▶ _What to do_
Lines below containing the word "Origin" should be copied out.

————————

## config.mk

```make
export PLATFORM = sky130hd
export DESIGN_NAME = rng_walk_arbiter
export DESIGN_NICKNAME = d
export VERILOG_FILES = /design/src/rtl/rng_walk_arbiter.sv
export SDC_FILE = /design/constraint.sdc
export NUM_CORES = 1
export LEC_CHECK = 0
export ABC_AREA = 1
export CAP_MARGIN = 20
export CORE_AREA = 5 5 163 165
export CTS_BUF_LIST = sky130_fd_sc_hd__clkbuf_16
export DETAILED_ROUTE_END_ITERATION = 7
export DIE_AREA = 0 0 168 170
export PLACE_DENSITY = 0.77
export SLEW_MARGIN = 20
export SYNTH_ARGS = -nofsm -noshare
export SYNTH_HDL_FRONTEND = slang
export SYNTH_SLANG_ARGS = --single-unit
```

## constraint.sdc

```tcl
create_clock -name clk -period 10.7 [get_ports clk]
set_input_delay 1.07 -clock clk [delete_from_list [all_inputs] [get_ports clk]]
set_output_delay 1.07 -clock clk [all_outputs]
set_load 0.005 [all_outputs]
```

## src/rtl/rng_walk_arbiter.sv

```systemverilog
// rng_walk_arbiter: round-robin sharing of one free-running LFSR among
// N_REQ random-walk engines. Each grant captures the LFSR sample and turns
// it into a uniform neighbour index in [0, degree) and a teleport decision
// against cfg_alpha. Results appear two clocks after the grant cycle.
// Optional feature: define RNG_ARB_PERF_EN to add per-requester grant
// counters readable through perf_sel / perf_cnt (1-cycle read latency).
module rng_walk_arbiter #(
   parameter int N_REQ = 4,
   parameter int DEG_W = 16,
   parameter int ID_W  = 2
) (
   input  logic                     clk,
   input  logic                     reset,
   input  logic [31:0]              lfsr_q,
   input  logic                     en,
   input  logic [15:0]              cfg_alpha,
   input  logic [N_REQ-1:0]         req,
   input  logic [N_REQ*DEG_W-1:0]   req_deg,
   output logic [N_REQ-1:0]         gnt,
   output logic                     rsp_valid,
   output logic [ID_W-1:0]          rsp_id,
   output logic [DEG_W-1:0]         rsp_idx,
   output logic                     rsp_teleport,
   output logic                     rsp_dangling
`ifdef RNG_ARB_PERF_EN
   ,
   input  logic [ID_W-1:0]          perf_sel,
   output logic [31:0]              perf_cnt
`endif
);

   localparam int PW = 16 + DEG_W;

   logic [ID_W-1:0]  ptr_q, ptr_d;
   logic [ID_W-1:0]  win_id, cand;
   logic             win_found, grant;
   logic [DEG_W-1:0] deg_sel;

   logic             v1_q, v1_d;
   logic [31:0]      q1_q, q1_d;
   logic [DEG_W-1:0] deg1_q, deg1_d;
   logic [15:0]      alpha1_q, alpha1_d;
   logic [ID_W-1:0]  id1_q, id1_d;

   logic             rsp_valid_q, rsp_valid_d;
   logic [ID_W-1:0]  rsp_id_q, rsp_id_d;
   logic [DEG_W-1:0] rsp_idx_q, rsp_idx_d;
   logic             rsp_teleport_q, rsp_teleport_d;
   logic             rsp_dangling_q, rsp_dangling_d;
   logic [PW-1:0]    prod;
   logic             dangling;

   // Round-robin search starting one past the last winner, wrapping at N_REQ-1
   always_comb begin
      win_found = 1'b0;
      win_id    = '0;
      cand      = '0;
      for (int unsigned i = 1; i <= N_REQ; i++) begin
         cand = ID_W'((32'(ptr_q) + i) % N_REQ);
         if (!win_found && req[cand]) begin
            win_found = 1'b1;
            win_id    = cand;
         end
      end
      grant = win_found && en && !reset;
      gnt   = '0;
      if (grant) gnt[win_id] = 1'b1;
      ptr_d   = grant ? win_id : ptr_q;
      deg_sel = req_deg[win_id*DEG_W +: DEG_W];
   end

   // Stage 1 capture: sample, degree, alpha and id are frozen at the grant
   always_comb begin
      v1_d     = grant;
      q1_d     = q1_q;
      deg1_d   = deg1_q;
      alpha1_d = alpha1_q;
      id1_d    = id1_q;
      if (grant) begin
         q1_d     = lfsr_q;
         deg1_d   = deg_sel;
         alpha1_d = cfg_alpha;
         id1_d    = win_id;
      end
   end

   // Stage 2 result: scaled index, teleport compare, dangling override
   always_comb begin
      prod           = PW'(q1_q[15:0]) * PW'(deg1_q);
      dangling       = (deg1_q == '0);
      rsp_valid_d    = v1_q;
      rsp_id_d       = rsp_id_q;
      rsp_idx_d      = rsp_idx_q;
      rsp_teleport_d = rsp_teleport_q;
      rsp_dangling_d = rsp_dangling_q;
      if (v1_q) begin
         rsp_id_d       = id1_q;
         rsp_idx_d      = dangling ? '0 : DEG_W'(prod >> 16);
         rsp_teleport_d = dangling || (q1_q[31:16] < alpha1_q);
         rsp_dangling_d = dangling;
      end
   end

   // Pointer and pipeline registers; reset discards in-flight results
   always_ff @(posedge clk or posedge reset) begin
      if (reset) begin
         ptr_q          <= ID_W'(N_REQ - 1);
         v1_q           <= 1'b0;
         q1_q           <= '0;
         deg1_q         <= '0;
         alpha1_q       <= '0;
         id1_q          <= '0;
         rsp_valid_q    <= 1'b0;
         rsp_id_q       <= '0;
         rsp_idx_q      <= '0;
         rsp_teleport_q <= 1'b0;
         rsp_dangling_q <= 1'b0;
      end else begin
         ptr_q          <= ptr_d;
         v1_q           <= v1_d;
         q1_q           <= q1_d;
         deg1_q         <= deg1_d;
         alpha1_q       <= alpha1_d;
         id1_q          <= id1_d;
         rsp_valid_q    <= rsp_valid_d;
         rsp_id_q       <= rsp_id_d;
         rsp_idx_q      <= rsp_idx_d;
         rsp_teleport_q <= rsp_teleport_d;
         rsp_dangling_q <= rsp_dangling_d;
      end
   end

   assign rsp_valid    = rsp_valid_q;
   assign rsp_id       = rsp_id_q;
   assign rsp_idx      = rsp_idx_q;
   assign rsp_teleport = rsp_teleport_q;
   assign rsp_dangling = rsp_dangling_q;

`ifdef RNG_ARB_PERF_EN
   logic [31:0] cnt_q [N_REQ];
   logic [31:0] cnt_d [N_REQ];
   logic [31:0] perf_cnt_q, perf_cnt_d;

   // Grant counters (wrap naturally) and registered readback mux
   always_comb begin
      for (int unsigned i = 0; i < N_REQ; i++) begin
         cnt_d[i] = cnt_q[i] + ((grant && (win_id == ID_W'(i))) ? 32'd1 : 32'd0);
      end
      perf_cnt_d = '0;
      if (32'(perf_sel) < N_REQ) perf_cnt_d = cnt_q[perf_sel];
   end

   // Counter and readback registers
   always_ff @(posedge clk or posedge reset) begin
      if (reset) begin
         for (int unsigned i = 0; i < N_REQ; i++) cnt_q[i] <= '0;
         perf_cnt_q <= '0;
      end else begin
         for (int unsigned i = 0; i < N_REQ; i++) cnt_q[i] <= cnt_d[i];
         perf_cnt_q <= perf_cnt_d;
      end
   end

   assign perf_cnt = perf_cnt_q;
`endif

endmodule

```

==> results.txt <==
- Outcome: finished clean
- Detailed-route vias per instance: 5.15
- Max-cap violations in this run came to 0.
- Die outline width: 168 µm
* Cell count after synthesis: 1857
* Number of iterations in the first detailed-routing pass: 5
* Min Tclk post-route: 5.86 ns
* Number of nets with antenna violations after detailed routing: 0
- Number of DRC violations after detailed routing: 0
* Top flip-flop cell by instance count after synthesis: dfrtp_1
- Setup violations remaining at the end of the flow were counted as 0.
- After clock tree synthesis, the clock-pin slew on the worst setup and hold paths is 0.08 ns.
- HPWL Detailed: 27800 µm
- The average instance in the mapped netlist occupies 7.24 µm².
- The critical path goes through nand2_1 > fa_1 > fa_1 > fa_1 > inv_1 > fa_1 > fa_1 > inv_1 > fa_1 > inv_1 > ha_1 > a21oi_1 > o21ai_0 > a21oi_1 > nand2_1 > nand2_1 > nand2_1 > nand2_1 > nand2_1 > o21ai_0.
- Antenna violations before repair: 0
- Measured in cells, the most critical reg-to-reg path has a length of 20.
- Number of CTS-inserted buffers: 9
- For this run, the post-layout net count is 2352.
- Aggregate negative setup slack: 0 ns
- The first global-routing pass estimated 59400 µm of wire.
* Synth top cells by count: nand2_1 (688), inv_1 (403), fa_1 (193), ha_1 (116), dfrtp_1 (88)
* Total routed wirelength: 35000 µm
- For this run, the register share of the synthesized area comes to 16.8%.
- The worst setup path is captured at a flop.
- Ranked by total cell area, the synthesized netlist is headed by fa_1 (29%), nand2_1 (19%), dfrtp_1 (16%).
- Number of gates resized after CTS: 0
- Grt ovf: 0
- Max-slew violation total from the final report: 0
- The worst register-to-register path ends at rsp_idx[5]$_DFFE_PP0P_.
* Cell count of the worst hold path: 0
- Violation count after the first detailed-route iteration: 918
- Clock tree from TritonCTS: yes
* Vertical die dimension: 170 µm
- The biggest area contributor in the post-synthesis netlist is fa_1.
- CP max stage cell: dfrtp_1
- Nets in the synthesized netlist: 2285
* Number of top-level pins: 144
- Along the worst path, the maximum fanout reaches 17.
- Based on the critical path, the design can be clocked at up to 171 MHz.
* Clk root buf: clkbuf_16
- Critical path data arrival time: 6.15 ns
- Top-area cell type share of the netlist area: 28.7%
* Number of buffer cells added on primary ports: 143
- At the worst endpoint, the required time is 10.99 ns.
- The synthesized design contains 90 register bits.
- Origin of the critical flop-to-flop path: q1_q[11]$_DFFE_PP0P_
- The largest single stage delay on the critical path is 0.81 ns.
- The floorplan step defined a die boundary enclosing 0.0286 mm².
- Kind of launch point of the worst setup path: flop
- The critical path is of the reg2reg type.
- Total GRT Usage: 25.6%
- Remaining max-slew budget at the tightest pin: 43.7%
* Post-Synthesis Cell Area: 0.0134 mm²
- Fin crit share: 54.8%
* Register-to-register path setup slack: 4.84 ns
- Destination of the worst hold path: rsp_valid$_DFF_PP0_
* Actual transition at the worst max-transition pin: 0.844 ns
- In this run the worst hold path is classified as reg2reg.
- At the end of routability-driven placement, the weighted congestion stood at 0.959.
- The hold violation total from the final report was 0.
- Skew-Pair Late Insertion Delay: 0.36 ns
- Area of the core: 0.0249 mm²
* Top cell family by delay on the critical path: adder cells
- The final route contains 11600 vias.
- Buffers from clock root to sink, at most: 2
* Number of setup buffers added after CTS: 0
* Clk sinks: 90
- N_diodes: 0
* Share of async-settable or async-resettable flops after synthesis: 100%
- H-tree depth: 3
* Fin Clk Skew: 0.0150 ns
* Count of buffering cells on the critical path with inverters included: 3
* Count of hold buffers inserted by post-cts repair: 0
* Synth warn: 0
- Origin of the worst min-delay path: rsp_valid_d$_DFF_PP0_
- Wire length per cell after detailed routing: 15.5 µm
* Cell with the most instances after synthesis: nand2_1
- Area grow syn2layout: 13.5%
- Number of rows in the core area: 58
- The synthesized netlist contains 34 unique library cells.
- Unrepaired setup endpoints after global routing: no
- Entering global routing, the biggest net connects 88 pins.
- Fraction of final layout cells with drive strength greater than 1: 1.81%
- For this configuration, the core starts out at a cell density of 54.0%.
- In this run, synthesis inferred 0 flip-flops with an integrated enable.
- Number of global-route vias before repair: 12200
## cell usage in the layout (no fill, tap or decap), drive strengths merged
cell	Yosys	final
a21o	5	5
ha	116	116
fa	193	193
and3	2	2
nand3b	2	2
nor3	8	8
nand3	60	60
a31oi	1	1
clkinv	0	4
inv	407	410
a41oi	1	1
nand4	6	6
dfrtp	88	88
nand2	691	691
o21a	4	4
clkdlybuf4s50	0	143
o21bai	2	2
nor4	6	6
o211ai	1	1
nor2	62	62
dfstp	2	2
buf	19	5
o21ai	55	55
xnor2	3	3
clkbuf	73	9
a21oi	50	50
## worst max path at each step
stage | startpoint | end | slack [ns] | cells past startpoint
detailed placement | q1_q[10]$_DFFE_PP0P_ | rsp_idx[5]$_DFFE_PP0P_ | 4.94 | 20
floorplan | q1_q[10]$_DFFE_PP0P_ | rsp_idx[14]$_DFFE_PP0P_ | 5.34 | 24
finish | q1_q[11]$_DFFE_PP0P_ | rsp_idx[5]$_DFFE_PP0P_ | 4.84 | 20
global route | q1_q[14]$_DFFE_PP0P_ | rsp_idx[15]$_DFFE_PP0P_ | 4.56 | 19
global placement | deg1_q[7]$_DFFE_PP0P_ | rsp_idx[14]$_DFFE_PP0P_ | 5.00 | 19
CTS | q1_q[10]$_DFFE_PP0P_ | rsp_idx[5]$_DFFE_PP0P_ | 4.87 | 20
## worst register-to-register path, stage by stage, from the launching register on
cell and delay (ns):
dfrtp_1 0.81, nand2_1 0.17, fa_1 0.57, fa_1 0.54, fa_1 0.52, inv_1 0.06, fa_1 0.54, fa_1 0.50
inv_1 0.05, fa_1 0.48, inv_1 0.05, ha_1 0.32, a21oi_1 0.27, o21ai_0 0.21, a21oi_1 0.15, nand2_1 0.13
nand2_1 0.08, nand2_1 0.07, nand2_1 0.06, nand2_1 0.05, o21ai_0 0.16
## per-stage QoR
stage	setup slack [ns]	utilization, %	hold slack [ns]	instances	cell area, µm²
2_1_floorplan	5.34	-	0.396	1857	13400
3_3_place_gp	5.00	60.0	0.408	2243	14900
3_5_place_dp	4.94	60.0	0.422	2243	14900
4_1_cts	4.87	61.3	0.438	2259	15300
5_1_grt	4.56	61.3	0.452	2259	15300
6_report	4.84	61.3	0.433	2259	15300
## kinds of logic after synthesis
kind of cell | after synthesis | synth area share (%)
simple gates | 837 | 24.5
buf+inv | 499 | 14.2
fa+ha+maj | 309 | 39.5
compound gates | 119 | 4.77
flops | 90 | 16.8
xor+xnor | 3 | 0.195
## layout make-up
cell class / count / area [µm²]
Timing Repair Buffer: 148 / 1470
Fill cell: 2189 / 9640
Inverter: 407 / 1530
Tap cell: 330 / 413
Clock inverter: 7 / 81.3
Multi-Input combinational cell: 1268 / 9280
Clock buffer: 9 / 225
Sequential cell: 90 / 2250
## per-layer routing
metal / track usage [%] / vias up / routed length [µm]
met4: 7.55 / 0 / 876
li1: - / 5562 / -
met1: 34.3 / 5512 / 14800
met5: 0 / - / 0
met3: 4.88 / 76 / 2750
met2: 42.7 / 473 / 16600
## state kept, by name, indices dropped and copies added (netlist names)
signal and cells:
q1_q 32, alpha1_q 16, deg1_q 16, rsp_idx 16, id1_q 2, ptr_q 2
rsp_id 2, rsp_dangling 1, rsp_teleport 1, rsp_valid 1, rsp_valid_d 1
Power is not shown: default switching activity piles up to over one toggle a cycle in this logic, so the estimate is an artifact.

————————

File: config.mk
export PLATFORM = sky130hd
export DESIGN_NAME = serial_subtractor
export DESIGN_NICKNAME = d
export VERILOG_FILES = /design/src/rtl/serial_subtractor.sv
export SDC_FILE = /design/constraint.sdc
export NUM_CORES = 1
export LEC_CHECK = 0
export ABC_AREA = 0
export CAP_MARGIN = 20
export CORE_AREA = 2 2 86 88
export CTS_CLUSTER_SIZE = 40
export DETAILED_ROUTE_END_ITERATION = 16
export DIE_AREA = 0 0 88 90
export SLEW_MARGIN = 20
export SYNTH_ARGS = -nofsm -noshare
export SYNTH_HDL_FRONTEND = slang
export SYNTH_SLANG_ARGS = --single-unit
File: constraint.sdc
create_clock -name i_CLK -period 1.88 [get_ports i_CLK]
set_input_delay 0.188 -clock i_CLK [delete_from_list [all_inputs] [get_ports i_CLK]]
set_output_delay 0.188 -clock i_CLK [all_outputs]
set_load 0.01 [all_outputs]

————————

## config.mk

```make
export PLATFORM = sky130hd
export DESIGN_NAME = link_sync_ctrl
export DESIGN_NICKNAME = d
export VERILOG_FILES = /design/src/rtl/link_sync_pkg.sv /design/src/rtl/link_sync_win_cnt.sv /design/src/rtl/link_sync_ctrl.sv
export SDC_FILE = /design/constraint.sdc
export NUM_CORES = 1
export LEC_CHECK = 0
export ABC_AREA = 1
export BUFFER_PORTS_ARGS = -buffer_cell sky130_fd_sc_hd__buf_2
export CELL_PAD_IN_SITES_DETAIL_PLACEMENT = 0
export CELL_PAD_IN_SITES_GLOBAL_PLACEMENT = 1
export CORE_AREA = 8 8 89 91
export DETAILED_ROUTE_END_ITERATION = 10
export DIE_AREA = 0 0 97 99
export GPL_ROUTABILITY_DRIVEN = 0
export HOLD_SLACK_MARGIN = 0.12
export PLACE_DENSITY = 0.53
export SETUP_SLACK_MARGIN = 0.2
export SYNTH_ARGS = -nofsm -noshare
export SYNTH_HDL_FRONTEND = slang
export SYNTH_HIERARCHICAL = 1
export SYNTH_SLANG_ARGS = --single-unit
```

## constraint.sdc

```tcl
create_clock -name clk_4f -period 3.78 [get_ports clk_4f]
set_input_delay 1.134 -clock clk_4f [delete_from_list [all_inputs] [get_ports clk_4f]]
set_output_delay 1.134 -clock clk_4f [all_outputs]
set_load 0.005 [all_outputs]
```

————————

▶ _Result of the exercise_
- Origin of the critical flop-to-flop path: q1_q[11]$_DFFE_PP0P_
- Origin of the worst min-delay path: rsp_valid_d$_DFF_PP0_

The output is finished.